WORK ORDER> Wherever a line in the data below holds "ctrlAddr", copy that line.

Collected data
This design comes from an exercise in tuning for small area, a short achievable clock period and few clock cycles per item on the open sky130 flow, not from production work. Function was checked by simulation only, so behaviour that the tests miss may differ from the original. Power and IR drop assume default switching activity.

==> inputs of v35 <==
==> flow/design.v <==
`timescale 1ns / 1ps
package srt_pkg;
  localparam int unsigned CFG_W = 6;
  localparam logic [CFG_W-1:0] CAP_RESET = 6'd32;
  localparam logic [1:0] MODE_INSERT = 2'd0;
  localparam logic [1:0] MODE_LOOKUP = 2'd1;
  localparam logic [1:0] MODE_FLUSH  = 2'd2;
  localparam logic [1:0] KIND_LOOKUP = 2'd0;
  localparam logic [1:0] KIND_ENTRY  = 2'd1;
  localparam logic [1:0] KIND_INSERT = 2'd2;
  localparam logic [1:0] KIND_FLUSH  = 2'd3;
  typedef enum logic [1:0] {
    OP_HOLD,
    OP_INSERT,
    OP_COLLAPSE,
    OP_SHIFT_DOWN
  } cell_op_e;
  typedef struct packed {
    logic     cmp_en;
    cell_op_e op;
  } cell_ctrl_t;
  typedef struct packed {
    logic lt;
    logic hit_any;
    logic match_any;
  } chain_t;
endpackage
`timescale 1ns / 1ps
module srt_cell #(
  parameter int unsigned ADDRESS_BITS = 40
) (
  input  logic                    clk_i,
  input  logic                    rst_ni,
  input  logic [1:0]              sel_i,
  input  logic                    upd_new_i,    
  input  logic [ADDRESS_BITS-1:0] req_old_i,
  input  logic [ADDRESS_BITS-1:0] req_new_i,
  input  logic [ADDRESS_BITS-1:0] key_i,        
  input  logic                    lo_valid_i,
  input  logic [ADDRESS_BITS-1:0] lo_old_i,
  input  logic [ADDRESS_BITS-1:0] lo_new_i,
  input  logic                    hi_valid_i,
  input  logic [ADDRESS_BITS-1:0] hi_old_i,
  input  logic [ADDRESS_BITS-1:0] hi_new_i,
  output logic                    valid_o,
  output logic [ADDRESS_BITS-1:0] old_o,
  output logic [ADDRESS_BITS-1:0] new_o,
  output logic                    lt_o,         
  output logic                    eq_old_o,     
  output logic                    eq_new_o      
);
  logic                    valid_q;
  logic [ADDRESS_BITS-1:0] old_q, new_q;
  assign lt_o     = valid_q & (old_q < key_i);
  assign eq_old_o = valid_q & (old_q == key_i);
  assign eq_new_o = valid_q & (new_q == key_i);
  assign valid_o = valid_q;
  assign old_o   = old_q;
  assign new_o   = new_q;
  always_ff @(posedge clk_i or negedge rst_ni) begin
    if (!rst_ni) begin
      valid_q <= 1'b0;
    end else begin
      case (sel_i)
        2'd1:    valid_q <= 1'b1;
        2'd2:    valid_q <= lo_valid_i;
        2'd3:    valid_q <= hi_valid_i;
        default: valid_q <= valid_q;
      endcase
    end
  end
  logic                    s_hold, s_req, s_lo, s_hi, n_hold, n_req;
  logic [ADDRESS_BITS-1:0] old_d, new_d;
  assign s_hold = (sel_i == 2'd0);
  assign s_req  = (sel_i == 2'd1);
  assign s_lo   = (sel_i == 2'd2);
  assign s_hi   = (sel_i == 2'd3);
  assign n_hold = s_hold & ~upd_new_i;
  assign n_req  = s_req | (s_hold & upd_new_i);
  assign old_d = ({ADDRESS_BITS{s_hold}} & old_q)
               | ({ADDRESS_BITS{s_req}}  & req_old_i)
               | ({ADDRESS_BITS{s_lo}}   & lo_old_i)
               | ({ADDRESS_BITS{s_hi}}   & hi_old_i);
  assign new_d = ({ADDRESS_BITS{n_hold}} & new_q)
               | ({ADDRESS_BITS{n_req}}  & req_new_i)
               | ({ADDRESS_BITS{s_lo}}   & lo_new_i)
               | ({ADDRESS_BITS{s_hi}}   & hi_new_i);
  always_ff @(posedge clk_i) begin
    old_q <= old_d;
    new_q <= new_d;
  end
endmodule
...
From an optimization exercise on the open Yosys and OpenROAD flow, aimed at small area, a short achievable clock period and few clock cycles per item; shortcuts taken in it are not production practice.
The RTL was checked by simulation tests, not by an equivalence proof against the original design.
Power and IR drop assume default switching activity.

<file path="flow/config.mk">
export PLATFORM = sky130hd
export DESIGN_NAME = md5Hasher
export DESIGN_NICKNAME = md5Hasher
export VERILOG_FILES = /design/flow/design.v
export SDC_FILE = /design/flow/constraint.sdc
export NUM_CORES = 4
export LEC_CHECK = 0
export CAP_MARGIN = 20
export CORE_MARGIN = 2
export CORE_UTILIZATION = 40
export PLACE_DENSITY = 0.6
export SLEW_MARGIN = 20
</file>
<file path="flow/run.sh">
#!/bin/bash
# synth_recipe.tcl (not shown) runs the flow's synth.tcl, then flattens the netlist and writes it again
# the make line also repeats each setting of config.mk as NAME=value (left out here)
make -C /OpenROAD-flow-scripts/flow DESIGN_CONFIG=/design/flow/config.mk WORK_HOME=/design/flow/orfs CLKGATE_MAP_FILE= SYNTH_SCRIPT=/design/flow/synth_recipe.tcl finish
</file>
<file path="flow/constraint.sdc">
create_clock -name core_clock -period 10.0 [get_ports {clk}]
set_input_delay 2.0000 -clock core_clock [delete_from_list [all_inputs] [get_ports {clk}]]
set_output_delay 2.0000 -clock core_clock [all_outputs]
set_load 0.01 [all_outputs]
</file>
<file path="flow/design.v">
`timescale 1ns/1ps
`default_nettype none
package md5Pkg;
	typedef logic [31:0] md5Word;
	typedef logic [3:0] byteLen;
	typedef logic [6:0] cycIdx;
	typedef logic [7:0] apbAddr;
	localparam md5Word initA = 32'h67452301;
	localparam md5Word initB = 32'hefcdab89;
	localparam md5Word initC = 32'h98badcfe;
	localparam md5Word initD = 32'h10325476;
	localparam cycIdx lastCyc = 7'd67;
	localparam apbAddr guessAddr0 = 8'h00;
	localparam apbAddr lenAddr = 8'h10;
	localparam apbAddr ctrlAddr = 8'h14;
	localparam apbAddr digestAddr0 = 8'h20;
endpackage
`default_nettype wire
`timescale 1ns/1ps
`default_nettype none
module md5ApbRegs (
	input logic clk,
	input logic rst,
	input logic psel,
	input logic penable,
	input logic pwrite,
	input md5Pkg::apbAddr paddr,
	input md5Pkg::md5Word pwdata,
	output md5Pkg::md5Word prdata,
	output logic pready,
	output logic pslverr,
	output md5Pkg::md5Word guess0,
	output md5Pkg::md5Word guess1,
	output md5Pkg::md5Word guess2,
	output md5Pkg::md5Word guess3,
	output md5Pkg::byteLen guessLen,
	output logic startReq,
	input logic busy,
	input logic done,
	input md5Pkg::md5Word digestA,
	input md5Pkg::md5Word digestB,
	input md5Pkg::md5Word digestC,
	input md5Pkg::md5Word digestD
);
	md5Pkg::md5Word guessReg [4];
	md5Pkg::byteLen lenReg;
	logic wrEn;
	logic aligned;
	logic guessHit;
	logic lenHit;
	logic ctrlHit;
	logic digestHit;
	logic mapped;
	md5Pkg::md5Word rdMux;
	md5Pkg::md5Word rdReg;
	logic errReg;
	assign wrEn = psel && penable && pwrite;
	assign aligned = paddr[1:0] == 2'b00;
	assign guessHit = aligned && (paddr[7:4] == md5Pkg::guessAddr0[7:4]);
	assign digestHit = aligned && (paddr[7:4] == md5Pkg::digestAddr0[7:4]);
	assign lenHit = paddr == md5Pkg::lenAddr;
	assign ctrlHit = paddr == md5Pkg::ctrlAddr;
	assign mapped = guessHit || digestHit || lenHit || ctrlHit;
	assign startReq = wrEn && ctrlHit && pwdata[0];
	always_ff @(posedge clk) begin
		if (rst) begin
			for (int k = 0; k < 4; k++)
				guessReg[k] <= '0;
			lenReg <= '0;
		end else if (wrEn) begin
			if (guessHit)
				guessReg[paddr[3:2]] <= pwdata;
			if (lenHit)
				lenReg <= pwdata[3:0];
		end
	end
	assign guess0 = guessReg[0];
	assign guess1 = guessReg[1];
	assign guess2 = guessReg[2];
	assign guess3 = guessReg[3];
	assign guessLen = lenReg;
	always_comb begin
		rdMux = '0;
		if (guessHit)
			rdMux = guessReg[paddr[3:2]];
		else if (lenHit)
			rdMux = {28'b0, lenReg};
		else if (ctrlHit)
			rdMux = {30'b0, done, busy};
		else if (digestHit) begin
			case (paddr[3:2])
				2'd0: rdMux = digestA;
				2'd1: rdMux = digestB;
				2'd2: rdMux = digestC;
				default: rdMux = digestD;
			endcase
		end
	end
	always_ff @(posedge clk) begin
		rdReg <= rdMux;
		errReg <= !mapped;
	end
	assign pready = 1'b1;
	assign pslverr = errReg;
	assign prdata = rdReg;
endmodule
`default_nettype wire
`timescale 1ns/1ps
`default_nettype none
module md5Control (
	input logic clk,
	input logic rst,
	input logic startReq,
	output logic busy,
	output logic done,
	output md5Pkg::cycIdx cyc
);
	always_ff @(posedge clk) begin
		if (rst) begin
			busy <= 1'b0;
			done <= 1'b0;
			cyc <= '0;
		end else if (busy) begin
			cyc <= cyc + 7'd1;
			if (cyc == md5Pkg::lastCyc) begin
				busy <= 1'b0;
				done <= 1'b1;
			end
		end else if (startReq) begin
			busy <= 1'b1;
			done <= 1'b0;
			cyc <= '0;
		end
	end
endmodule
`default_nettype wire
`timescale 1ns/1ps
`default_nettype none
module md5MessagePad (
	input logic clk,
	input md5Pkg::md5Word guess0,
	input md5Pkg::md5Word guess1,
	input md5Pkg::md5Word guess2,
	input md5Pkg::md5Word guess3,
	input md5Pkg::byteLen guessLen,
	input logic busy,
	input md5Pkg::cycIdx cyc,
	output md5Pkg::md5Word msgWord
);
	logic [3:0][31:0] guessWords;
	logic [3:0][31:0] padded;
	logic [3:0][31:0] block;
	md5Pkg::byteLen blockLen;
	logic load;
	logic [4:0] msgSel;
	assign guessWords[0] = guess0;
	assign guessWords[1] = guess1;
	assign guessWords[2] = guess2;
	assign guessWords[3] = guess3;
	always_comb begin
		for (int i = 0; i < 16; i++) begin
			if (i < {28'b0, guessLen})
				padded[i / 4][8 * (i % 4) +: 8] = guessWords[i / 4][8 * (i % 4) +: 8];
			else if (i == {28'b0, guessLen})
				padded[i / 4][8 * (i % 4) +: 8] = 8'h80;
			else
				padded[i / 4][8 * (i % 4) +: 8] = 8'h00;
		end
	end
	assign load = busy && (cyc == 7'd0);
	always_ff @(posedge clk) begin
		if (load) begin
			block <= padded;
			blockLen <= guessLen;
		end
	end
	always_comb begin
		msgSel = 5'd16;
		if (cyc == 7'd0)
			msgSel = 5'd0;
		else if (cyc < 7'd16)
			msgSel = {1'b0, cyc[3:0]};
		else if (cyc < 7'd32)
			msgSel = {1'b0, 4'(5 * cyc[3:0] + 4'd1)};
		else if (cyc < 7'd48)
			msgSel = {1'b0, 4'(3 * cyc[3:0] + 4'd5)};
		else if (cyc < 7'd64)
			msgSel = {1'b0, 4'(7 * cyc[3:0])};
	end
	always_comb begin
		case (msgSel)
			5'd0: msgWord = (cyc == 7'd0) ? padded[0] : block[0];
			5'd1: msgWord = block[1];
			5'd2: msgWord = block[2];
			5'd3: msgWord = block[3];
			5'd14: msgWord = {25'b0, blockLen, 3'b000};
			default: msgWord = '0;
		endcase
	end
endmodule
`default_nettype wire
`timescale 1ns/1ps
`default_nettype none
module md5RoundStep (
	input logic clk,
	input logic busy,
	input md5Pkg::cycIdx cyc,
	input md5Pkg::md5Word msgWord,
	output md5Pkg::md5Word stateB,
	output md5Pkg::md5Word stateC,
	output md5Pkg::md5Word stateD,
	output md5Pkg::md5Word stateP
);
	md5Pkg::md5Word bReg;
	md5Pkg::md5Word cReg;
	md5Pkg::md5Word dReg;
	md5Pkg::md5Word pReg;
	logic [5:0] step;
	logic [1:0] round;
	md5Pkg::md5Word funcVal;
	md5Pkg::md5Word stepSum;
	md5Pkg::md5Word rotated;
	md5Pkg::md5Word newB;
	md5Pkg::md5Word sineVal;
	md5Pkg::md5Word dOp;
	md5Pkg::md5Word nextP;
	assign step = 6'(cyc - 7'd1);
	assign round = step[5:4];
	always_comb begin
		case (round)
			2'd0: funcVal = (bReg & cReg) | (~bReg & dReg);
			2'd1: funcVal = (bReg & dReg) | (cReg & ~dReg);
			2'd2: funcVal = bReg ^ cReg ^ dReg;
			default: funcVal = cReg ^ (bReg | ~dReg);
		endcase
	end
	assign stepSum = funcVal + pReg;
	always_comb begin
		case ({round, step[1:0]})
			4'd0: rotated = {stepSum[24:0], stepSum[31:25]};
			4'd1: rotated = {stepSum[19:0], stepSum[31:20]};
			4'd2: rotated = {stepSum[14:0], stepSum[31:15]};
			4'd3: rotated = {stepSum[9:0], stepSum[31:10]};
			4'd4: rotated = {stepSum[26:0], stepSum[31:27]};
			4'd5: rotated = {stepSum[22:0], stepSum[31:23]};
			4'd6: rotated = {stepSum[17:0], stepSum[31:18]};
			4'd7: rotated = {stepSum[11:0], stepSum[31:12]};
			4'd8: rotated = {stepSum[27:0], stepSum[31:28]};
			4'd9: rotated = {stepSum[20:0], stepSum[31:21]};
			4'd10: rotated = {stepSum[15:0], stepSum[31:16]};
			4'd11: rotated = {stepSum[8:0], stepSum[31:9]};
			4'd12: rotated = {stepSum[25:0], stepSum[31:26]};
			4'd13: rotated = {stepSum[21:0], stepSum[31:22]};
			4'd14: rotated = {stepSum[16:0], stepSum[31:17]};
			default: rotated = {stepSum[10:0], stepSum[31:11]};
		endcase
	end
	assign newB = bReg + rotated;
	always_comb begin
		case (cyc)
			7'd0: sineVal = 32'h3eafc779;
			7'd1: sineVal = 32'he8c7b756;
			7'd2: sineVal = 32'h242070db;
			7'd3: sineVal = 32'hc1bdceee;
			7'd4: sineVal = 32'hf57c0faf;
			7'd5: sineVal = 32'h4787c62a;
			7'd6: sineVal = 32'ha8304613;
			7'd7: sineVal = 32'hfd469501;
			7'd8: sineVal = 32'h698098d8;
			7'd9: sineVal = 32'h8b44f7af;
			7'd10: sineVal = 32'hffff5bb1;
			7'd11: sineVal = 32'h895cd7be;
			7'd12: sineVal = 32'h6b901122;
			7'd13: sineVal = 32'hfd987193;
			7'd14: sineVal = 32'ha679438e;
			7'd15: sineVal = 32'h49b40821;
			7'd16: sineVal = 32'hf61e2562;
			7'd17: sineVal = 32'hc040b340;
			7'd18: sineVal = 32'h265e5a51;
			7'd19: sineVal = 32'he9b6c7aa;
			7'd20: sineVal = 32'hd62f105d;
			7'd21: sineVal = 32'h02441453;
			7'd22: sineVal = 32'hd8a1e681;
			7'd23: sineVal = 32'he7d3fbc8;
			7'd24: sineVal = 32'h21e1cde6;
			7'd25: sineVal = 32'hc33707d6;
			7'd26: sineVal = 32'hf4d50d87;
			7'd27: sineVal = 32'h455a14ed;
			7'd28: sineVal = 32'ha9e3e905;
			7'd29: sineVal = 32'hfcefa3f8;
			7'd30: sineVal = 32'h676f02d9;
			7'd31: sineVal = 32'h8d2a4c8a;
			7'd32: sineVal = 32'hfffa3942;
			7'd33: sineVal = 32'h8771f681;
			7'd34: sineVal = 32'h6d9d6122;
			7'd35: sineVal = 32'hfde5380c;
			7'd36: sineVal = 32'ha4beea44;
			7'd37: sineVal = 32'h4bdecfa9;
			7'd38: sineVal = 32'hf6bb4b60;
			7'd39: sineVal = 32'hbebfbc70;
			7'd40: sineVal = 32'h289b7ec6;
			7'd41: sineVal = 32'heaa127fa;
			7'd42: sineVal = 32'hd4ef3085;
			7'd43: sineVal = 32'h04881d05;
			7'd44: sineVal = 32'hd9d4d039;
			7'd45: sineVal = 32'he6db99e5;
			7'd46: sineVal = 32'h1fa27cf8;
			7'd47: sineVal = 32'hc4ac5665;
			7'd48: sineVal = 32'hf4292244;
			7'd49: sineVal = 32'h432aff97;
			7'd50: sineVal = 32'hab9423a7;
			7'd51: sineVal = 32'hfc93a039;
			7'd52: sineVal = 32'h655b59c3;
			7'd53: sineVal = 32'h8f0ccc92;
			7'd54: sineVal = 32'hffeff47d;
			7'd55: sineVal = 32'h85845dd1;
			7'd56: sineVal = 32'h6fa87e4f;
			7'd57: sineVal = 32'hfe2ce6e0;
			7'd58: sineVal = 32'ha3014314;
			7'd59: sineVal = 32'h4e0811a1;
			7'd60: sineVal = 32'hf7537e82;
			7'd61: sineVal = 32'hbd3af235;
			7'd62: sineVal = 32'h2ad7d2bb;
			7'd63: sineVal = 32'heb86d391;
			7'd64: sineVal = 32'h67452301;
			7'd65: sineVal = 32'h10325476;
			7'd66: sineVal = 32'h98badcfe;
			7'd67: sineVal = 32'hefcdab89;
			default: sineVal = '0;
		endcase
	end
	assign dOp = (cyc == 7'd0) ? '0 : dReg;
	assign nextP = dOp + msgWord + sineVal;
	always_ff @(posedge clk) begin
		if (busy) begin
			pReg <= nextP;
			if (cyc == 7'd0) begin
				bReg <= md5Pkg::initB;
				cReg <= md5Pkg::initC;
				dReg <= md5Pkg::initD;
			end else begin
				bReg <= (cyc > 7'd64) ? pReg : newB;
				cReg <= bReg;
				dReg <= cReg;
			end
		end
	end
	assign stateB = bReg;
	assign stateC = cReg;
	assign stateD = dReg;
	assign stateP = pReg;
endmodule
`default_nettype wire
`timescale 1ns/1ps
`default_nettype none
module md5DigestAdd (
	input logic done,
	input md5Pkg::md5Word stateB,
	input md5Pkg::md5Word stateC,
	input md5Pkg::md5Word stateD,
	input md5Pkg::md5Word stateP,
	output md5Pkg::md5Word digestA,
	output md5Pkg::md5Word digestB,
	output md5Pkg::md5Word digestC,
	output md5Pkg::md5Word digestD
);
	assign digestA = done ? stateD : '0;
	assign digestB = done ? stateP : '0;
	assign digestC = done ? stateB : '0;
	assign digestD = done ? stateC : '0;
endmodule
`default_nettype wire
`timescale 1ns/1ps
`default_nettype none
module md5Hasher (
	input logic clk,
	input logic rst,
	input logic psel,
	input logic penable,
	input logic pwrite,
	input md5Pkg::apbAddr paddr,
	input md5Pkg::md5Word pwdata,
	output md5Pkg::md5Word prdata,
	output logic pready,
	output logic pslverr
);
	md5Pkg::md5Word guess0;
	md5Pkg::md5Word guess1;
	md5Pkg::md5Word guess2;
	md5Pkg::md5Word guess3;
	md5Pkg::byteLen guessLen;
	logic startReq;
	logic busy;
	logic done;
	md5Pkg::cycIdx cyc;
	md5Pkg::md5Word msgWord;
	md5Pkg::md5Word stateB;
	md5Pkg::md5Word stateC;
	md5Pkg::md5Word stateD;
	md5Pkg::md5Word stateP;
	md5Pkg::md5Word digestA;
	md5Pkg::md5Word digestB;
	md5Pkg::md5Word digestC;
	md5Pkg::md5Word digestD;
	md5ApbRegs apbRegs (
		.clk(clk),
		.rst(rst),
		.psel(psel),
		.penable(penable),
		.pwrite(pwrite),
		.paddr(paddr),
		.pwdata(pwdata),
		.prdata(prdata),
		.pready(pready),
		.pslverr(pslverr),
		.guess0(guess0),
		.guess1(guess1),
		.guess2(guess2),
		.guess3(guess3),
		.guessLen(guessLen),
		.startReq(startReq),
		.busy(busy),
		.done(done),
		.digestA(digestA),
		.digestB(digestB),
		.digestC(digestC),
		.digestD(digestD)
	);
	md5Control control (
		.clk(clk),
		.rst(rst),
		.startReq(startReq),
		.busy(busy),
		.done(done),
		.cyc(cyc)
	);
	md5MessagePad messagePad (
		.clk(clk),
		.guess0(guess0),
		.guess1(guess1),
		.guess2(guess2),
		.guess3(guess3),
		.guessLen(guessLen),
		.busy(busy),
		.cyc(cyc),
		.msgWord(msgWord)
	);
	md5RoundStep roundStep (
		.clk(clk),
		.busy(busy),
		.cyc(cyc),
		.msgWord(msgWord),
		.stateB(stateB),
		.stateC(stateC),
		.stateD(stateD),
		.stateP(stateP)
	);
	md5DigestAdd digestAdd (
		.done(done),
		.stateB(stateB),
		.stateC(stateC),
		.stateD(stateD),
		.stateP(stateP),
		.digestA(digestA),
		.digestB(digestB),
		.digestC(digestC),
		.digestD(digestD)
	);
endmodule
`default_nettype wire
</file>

WRITTEN ANSWER>
	localparam apbAddr ctrlAddr = 8'h14;
	assign ctrlHit = paddr == md5Pkg::ctrlAddr;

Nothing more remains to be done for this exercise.